Istri perdana menteri Israel didakwa melakukan penipuan dan dugaan penyalahgunaan dana publik

Sara Netanyahu, istri Perdana Menteri Israel Benjamin Netanyahu, pada Kamis (21/06/2018) didakwa melakukan serangkaian kejahatan, termasuk penipuan dan atas dugaan penyalahgunaan dana publik.

BY adminEdited Fri,22 Jun 2018,08:26 AM

MSN - Yerusalem

Yerusalem, SPNA - Sara Netanyahu, istri Perdana Menteri Israel Benjamin Netanyahu, pada Kamis (21/06/2018) didakwa melakukan serangkaian kejahatan, termasuk penipuan dan atas dugaan penyalahgunaan dana publik.

Sara (59) juga dituduh telah melanggar kepercayaan sehubungan dengan "Persedian Makanan Siap Saji", Jerusalem Post melaporkan.

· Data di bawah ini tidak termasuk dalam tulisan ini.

<file path="src/sv/pmt_section_stream_parser_unit_macros.svh">
// assertion macros for the pmt section parser
`ifndef PMT_SECTION_STREAM_PARSER_UNIT_MACROS_SVH
`define PMT_SECTION_STREAM_PARSER_UNIT_MACROS_SVH

`ifndef SYNTH
`define PMT_ASSERT_IMPLIES(label, clk, rst, ante, cons, msg) \
   label: assert property (@(posedge clk) disable iff (rst) (ante) |-> (cons)) \
      else $error(msg);
`define PMT_ASSERT_NEXT(label, clk, rst, ante, cons, msg) \
   label: assert property (@(posedge clk) disable iff (rst) (ante) |=> (cons)) \
      else $error(msg);
`else
`define PMT_ASSERT_IMPLIES(label, clk, rst, ante, cons, msg)
`define PMT_ASSERT_NEXT(label, clk, rst, ante, cons, msg)
`endif

`endif

</file>
<file path="src/sv/pmt_pkg.sv">
package pmt_pkg;

   localparam int POSITION_WIDTH = 16;

   typedef logic [POSITION_WIDTH-1:0] pos_type;

   localparam pos_type POS_MAX = {POSITION_WIDTH{1'b1}};

   // header byte offsets
   localparam pos_type POS_TID       = pos_type'(0);
   localparam pos_type POS_LEN_HI    = pos_type'(1);
   localparam pos_type POS_LEN_LO    = pos_type'(2);
   localparam pos_type POS_PROG_HI   = pos_type'(3);
   localparam pos_type POS_PROG_LO   = pos_type'(4);
   localparam pos_type POS_VERSION   = pos_type'(5);
   localparam pos_type POS_PINFO_HI  = pos_type'(10);
   localparam pos_type POS_PINFO_LO  = pos_type'(11);
   localparam pos_type HEADER_BYTES  = pos_type'(12);

   localparam int ENTRY_LEN = 5;

   typedef enum logic [1:0] {
      CSR_TID       = 2'd0,
      CSR_MAX_BYTES = 2'd1,
      CSR_MIN_BYTES = 2'd2
   } csr_index_type;

   typedef enum logic [1:0] {
      STATUS_OK        = 2'd0,
      STATUS_SHORT     = 2'd1,
      STATUS_TRUNCATED = 2'd2,
      STATUS_BAD_HDR   = 2'd3
   } status_type;

   typedef enum logic {
      KIND_ENTRY = 1'b0,
      KIND_CLOSE = 1'b1
   } kind_type;

   typedef struct packed {
      logic [7:0]  expected_tid;
      logic [12:0] max_section_bytes;
      logic [12:0] min_buffer_bytes;
   } cfg_type;

   typedef struct packed {
      logic        kind;
      logic [7:0]  es_type;
      logic [12:0] es_pid;
      logic [15:0] prog_no;
      logic [4:0]  version;
      logic [1:0]  status;
      logic        last;
   } result_type;

   // up to two results per accepted item, first in a, second in b
   typedef struct packed {
      logic [1:0] count;
      result_type a;
      result_type b;
   } push_type;

endpackage

</file>
<file path="src/sv/pmt_interfaces.sv">
interface pmt_req_if;
   import pmt_pkg::*;
   logic       valid;
   logic       ready;
   logic [7:0] data_byte;
   logic       last_byte;
   modport source (output valid, data_byte, last_byte, input ready);
   modport sink (input valid, data_byte, last_byte, output ready);
endinterface

interface pmt_rsp_if;
   import pmt_pkg::*;
   logic        valid;
   logic        ready;
   logic        kind;
   logic [7:0]  es_type;
   logic [12:0] es_pid;
   logic [15:0] prog_no;
   logic [4:0]  version;
   logic [1:0]  status;
   logic        last;
   modport source (output valid, kind, es_type, es_pid, prog_no,
                   version, status, last, input ready);
   modport sink (input valid, kind, es_type, es_pid, prog_no,
                 version, status, last, output ready);
endinterface

interface pmt_csr_if;
   logic        valid;
   logic        ready;
   logic [1:0]  index;
   logic [12:0] data;
   modport source (output valid, index, data, input ready);
   modport sink (input valid, index, data, output ready);
endinterface

</file>
<file path="src/sv/pmt_section_stream_parser_unit.sv">
// pmt section stream parser: one section byte per item, entries and a closing result out
// a result is written to the result queue when the item that causes it is taken
// throughput: one item per cycle while the result queue holds at most two results
// an item with both an entry and a closing result pushes both results in the same cycle
// reset: synchronous, active high; clears section state, queue and config to defaults
`include "pmt_section_stream_parser_unit_macros.svh"

module pmt_section_stream_parser_unit (
   input logic       clock,
   input logic       reset,
   pmt_req_if.sink   req_chan,
   pmt_rsp_if.source rsp_chan,
   pmt_csr_if.sink   csr_chan
);
   import pmt_pkg::*;

   cfg_type    cfg_ff, cfg_in;
   push_type   push;
   result_type head;
   logic       has_room;
   logic       req_accept;
   logic       csr_write;

   // configuration registers, writes to unknown indexes fall through
   assign csr_chan.ready = 1'b1;
   assign csr_write      = csr_chan.valid && csr_chan.ready;

   always_comb begin
      cfg_in = cfg_ff;
      if (csr_write) begin
         case (csr_chan.index)
            CSR_TID:       cfg_in.expected_tid      = csr_chan.data[7:0];
            CSR_MAX_BYTES: cfg_in.max_section_bytes = csr_chan.data;
            CSR_MIN_BYTES: cfg_in.min_buffer_bytes  = csr_chan.data;
            default: ;
         endcase
      end
   end

   always_ff @(posedge clock) begin
      if (reset) begin
         cfg_ff.expected_tid      <= 8'd2;
         cfg_ff.max_section_bytes <= 13'd1024;
         cfg_ff.min_buffer_bytes  <= 13'd16;
      end else begin
         cfg_ff <= cfg_in;
      end
   end

   // an item is taken whenever the queue can absorb two results
   assign req_chan.ready = has_room;
   assign req_accept     = req_chan.valid && has_room;

   // byte parser: header capture, entry window, closing status
   pmt_parse_core u_core (
      .clock     (clock),
      .reset     (reset),
      .accept    (req_accept),
      .data_byte (req_chan.data_byte),
      .last_byte (req_chan.last_byte),
      .cfg       (cfg_ff),
      .push      (push)
   );

   // result queue parts the byte side from the result side
   pmt_result_fifo u_fifo (
      .clock     (clock),
      .reset     (reset),
      .push      (push),
      .has_room  (has_room),
      .out_valid (rsp_chan.valid),
      .out_ready (rsp_chan.ready),
      .out_data  (head)
   );

   assign rsp_chan.kind    = head.kind;
   assign rsp_chan.es_type = head.es_type;
   assign rsp_chan.es_pid  = head.es_pid;
   assign rsp_chan.prog_no = head.prog_no;
   assign rsp_chan.version = head.version;
   assign rsp_chan.status  = head.status;
   assign rsp_chan.last    = head.last;

   // checks
   `PMT_ASSERT_NEXT(a_close_offered, clock, reset, req_accept && req_chan.last_byte, rsp_chan.valid, "closing item not queued")
   `PMT_ASSERT_IMPLIES(a_last_is_close, clock, reset, rsp_chan.valid && rsp_chan.last, rsp_chan.kind == KIND_CLOSE, "last flag on an entry")
   `PMT_ASSERT_IMPLIES(a_entry_clean, clock, reset, rsp_chan.valid && rsp_chan.kind == KIND_ENTRY, rsp_chan.status == STATUS_OK && !rsp_chan.last, "entry with status or last")
   `PMT_ASSERT_IMPLIES(a_stall_means_backlog, clock, reset, !req_chan.ready, rsp_chan.valid, "input stalled with empty queue")

endmodule

</file>
<file path="src/sv/pmt_result_fifo.sv">
module pmt_result_fifo (
   input  logic             clock,
   input  logic             reset,
   input  pmt_pkg::push_type push,
   output logic             has_room,
   output logic             out_valid,
   input  logic             out_ready,
   output pmt_pkg::result_type out_data
);
   import pmt_pkg::*;

   localparam int DEPTH = 4;

   result_type  mem_ff [DEPTH];
   logic [1:0]  head_ff, head_in;
   logic [1:0]  tail_ff, tail_in;
   logic [2:0]  count_ff, count_in;
   logic        pop;

   assign out_valid = (count_ff != 3'd0);
   assign out_data  = mem_ff[head_ff];
   assign has_room  = (count_ff <= 3'd2);
   assign pop       = out_valid && out_ready;

   always_comb begin
      head_in  = head_ff + {1'b0, pop};
      tail_in  = tail_ff + push.count;
      count_in = count_ff + {1'b0, push.count} - {2'b00, pop};
   end

   always_ff @(posedge clock) begin
      if (reset) begin
         head_ff  <= '0;
         tail_ff  <= '0;
         count_ff <= '0;
      end else begin
         head_ff  <= head_in;
         tail_ff  <= tail_in;
         count_ff <= count_in;
      end
   end

   always_ff @(posedge clock) begin
      if (push.count != 2'd0) begin
         mem_ff[tail_ff] <= push.a;
      end
      if (push.count == 2'd2) begin
         mem_ff[tail_ff + 2'd1] <= push.b;
      end
   end

endmodule

</file>
<file path="src/sv/pmt_parse_core.sv">
module pmt_parse_core (
   input  logic              clock,
   input  logic              reset,
   input  logic              accept,
   input  logic [7:0]        data_byte,
   input  logic              last_byte,
   input  pmt_pkg::cfg_type  cfg,
   output pmt_pkg::push_type push
);
   import pmt_pkg::*;

   pos_type     pos_ff, pos_in;
   logic        bad_ff, bad_in;
   logic [11:0] slen_ff, slen_in;
   logic [15:0] prog_ff, prog_in;
   logic [4:0]  ver_ff, ver_in;
   logic [11:0] pinfo_ff, pinfo_in;
   pos_type     nes_ff, nes_in;
   logic [39:0] eb_ff, eb_in;

   logic [POSITION_WIDTH:0] nes_end;
   logic [POSITION_WIDTH:0] nxt;
   logic [POSITION_WIDTH:0] size;
   logic [2:0]              off;
   logic [39:0]             eb_shift;
   logic                    in_entry;
   logic                    emit_entry;
   result_type              entry_res;
   result_type              close_res;
   logic [1:0]              status;

   always_comb begin
      pos_in   = pos_ff;
      bad_in   = bad_ff;
      slen_in  = slen_ff;
      prog_in  = prog_ff;
      ver_in   = ver_ff;
      pinfo_in = pinfo_ff;
      nes_in   = nes_ff;
      eb_in    = eb_ff;

      // header capture and checks
      case (pos_ff)
         POS_TID: begin
            if (data_byte != cfg.expected_tid) bad_in = 1'b1;
         end
         POS_LEN_HI: begin
            if (!data_byte[7] || data_byte[6]) bad_in = 1'b1;
            slen_in = {data_byte[3:0], 8'h00};
         end
         POS_LEN_LO: begin
            slen_in = {slen_ff[11:8], data_byte};
            if ({1'b0, slen_in} + 13'd3 > cfg.max_section_bytes) bad_in = 1'b1;
         end
         POS_PROG_HI: prog_in = {data_byte, 8'h00};
         POS_PROG_LO: prog_in = {prog_ff[15:8], data_byte};
         POS_VERSION: ver_in = data_byte[5:1];
         POS_PINFO_HI: pinfo_in = {data_byte[3:0], 8'h00};
         POS_PINFO_LO: begin
            pinfo_in = {pinfo_ff[11:8], data_byte};
            if (pinfo_in[11:10] != 2'b00) bad_in = 1'b1;
            nes_in = pos_type'({1'b0, pinfo_in} + 13'd12);
         end
         default: ;
      endcase

      // stream entry window
      nes_end  = {1'b0, nes_ff} + (POSITION_WIDTH+1)'(ENTRY_LEN);
      in_entry = (pos_ff >= HEADER_BYTES) && !bad_ff && (pos_ff >= nes_ff)
                 && ({1'b0, pos_ff} < nes_end)
                 && ({1'b0, nes_ff} + 1'b1 < (POSITION_WIDTH+1)'(slen_ff));
      off        = 3'(pos_ff - nes_ff);
      eb_shift   = {eb_ff[31:0], data_byte};
      emit_entry = in_entry && (off == 3'(ENTRY_LEN - 1));
      nxt        = {1'b0, nes_ff} + (POSITION_WIDTH+1)'(ENTRY_LEN)
                   + (POSITION_WIDTH+1)'(eb_shift[11:0]);
      if (in_entry) begin
         if (emit_entry) begin
            eb_in  = '0;
            nes_in = nxt[POSITION_WIDTH] ? POS_MAX : nxt[POSITION_WIDTH-1:0];
         end else begin
            eb_in = eb_shift;
         end
      end

      if (pos_ff != POS_MAX) pos_in = pos_ff + 1'b1;

      // closing status
      size = {1'b0, pos_ff} + 1'b1;
      if (size < (POSITION_WIDTH+1)'(cfg.min_buffer_bytes)) status = STATUS_SHORT;
      else if (size < (POSITION_WIDTH+1)'(HEADER_BYTES)
               || (POSITION_WIDTH+1)'({1'b0, slen_ff} + 13'd3) > size)
         status = STATUS_TRUNCATED;
      else if (bad_in) status = STATUS_BAD_HDR;
      else status = STATUS_OK;

      entry_res.kind    = KIND_ENTRY;
      entry_res.es_type = eb_shift[39:32];
      entry_res.es_pid  = eb_shift[28:16];
      entry_res.prog_no = prog_in;
      entry_res.version = ver_in;
      entry_res.status  = STATUS_OK;
      entry_res.last    = 1'b0;

      close_res.kind    = KIND_CLOSE;
      close_res.es_type = '0;
      close_res.es_pid  = '0;
      close_res.prog_no = prog_in;
      close_res.version = ver_in;
      close_res.status  = status;
      close_res.last    = 1'b1;

      push.a = emit_entry ? entry_res : close_res;
      push.b = close_res;
      if (!accept) push.count = 2'd0;
      else push.count = {1'b0, emit_entry} + {1'b0, last_byte};

      // a closing result starts a fresh section
      if (last_byte) begin
         pos_in   = '0;
         bad_in   = 1'b0;
         slen_in  = '0;
         prog_in  = '0;
         ver_in   = '0;
         pinfo_in = '0;
         nes_in   = '0;
         eb_in    = '0;
      end
   end

   always_ff @(posedge clock) begin
      if (reset) begin
         pos_ff   <= '0;
         bad_ff   <= 1'b0;
         slen_ff  <= '0;
         prog_ff  <= '0;
         ver_ff   <= '0;
         pinfo_ff <= '0;
         nes_ff   <= '0;
         eb_ff    <= '0;
      end else if (accept) begin
         pos_ff   <= pos_in;
         bad_ff   <= bad_in;
         slen_ff  <= slen_in;
         prog_ff  <= prog_in;
         ver_ff   <= ver_in;
         pinfo_ff <= pinfo_in;
         nes_ff   <= nes_in;
         eb_ff    <= eb_in;
      end
   end

endmodule

</file>
<file path="src/flat_wrapper.sv">
// flat-port wrapper written by rule: the top's interface ports become plain ports
module pmt_section_stream_parser_unit_flat import pmt_pkg::*;
  (clock, reset, req_chan_valid, req_chan_data_byte, req_chan_last_byte, req_chan_ready, rsp_chan_valid, rsp_chan_kind, rsp_chan_es_type, rsp_chan_es_pid, rsp_chan_prog_no, rsp_chan_version, rsp_chan_status, rsp_chan_last, rsp_chan_ready, csr_chan_valid, csr_chan_index, csr_chan_data, csr_chan_ready);
  pmt_req_if req_chan_i ();
  pmt_rsp_if rsp_chan_i ();
  pmt_csr_if csr_chan_i ();
  input logic clock;
  input logic reset;
  input wire logic [$bits(req_chan_i.valid)-1:0] req_chan_valid;
  input wire logic [$bits(req_chan_i.data_byte)-1:0] req_chan_data_byte;
  input wire logic [$bits(req_chan_i.last_byte)-1:0] req_chan_last_byte;
  output wire logic [$bits(req_chan_i.ready)-1:0] req_chan_ready;
  output wire logic [$bits(rsp_chan_i.valid)-1:0] rsp_chan_valid;
  output wire logic [$bits(rsp_chan_i.kind)-1:0] rsp_chan_kind;
  output wire logic [$bits(rsp_chan_i.es_type)-1:0] rsp_chan_es_type;
  output wire logic [$bits(rsp_chan_i.es_pid)-1:0] rsp_chan_es_pid;
  output wire logic [$bits(rsp_chan_i.prog_no)-1:0] rsp_chan_prog_no;
  output wire logic [$bits(rsp_chan_i.version)-1:0] rsp_chan_version;
  output wire logic [$bits(rsp_chan_i.status)-1:0] rsp_chan_status;
  output wire logic [$bits(rsp_chan_i.last)-1:0] rsp_chan_last;
  input wire logic [$bits(rsp_chan_i.ready)-1:0] rsp_chan_ready;
  input wire logic [$bits(csr_chan_i.valid)-1:0] csr_chan_valid;
  input wire logic [$bits(csr_chan_i.index)-1:0] csr_chan_index;
  input wire logic [$bits(csr_chan_i.data)-1:0] csr_chan_data;
  output wire logic [$bits(csr_chan_i.ready)-1:0] csr_chan_ready;
  assign req_chan_i.valid = req_chan_valid;
  assign req_chan_i.data_byte = req_chan_data_byte;
  assign req_chan_i.last_byte = req_chan_last_byte;
  assign req_chan_ready = req_chan_i.ready;
  assign rsp_chan_valid = rsp_chan_i.valid;
  assign rsp_chan_kind = rsp_chan_i.kind;
  assign rsp_chan_es_type = rsp_chan_i.es_type;
  assign rsp_chan_es_pid = rsp_chan_i.es_pid;
  assign rsp_chan_prog_no = rsp_chan_i.prog_no;
  assign rsp_chan_version = rsp_chan_i.version;
  assign rsp_chan_status = rsp_chan_i.status;
  assign rsp_chan_last = rsp_chan_i.last;
  assign rsp_chan_i.ready = rsp_chan_ready;
  assign csr_chan_i.valid = csr_chan_valid;
  assign csr_chan_i.index = csr_chan_index;
  assign csr_chan_i.data = csr_chan_data;
  assign csr_chan_ready = csr_chan_i.ready;
  pmt_section_stream_parser_unit u_core (.clock(clock), .reset(reset), .req_chan(req_chan_i), .rsp_chan(rsp_chan_i), .csr_chan(csr_chan_i));
endmodule
</file>
<file path="config.mk">
export PLATFORM = sky130hd
export DESIGN_NAME = pmt_section_stream_parser_unit_flat
export DESIGN_NICKNAME = d
export VERILOG_FILES = /design/src/sv/pmt_pkg.sv /design/src/sv/pmt_interfaces.sv /design/src/sv/pmt_section_stream_parser_unit.sv /design/src/sv/pmt_result_fifo.sv /design/src/sv/pmt_parse_core.sv /design/src/flat_wrapper.sv
export VERILOG_INCLUDE_DIRS = /design/src /design/src/sv
export SDC_FILE = /design/constraint.sdc
export NUM_CORES = 1
export LEC_CHECK = 0
export ABC_CLOCK_PERIOD_IN_PS = 17240
export BUFFER_PORTS_ARGS = -buffer_cell sky130_fd_sc_hd__buf_2
export CAP_MARGIN = 25
export CELL_PAD_IN_SITES_DETAIL_PLACEMENT = 0
export CELL_PAD_IN_SITES_GLOBAL_PLACEMENT = 1
export CORE_AREA = 2 2 224 226
export CTS_CLUSTER_DIAMETER = 200
export DETAILED_ROUTE_END_ITERATION = 8
export DIE_AREA = 0 0 226 228
export PLACE_DENSITY = 0.73
export SYNTH_ARGS = -nofsm -noshare
export SYNTH_HDL_FRONTEND = slang
export SYNTH_HIERARCHICAL = 1
export SYNTH_SLANG_ARGS = --single-unit
</file>
<file path="constraint.sdc">
create_clock -name clock -period 17.24 [get_ports clock]
set_clock_uncertainty 0.1 [all_clocks]
set_input_delay 5.172 -clock clock [delete_from_list [all_inputs] [get_ports clock]]
set_output_delay 5.172 -clock clock [all_outputs]
set_load 0.01 [all_outputs]
</file>
Yosys cells after proc, flatten, opt, wreduce, memory -nomap -nowiden
Memory sizes are Yosys's and may differ from the RTL's. A register that Yosys moved wholly into a read port is not among the register bits. Index checks and enable logic that the tools add are counted.

Order comparisons: 9. Equality and inequality tests: 15. Reductions and logical operators: 29. Add/subtract/negate cells: 15. Multiplexer cells: 34.

Operators by type and width (count): $mux W16 (8); $mux W32 (3); $pmux W12 S2 (2); $mux W46 (1); $add A16 B1 Y17 const B (2); $eq A16 B2 Y1 const B (2); $eq A16 B3 Y1 const B (2); $eq A16 B4 Y1 const B (2); $pmux W16 S2 (1); $add A12 B2 Y13 const B (2); $mux W12 (2); $add A16 B3 Y17 const B (1); $add A17 B12 Y17 (1); $gt A13 B17 Y1 (1); $lt A16 B17 Y1 (1); $lt A17 B12 Y1 (1); $lt A17 B13 Y1 (1); $lt A17 B4 Y1 const B (1); $add A16 B1 Y16 const B (1); $eq A16 B1 Y1 const B (1); $ge A16 B16 Y1 (1); $ge A16 B4 Y1 const B (1); $logic_not A16 Y1 (1); $ne A16 B16 Y1 const B (1); other kinds (27) (62).

Bits in registers: 143. Bits in writable memories: 184. Memories kept: 1. Logic and storage cells: 118.

Memory list: u_core.u_fifo.mem_ff (words 4, width 46, rd ports 1, clocked after memory_dff 1, write ports 2, line pmt_result_fifo.sv:14) `result_type mem_ff [DEPTH];`.

Longest topological paths before layout
Gate-level depths: netlist (run 1).

Depth in word-level cells: 11. Depth in mapped cells: 21. Gate-level depth less buffers: 19.

Cells and area by module
Netlist (run 1), hierarchy kept.

By module, submodules not included: pmt_result_fifo (area each 9302.7 um2, instances 1, cells an instance 490, sequential area each 5665.4 um2); pmt_parse_core (area each 8677.1 um2, instances 1, cells an instance 1084, sequential area each 2042.0 um2); pmt_section_stream_parser_unit (area each 1430.1 um2, instances 1, cells an instance 134, sequential area each 680.7 um2).

Least setup slack after synthesis (run 1)
OpenSTA, ideal clock, no wires.

Path kind: input port to flip-flop. Start point: in req_chan_valid. End point: mem u_core/u_fifo/mem_ff[0][0] in the netlist's numbering, enable pin. Stages on the path: 7. Arrival: 9583 ps. Setup slack: 7044 ps. Path buffers: 2. Cells stage by stage: and2_1 > clkbuf_1 > inv_1 > clkbuf_1 > nor2_1 > o21bai_1 > o21ai_0.

RTL lines: start, declared (line flat_wrapper.sv:9) `input wire logic [$bits(req_chan_i.valid)-1:0] req_chan_valid;`; end, declared (line pmt_result_fifo.sv:14).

Ia didakwa menyalahgunakan sekitar $ 100.000 dana publik untuk layanan katering di rumah perdana menteri di Yerusalem dan berbohong dengan menyatakan bahwa tidak memiliki juru masak, ungkap kementerian kehakiman.

Jaksa yang mendakwa dalam kasus "Persedian Makanan Siap Saji" menyatakan bahwa Sara Netanyahu, bersama dengan wakil direktur jenderal, Ezra Seidoff, mengklaim kediaman perdana menteri tidak memiliki juru masak meskipun kenyataannya ada yang bekerja di rumah tersebut. Ia diduga memerintahkan untuk merahasiakan pekerjaan juru masak dan "dia sadar bahwa memesan makanan dari luar untuk tempat tinggal –sementara terdapat seorang juru masak- adalah pelanggaran atas peraturan," harian Haaretz melaporkan.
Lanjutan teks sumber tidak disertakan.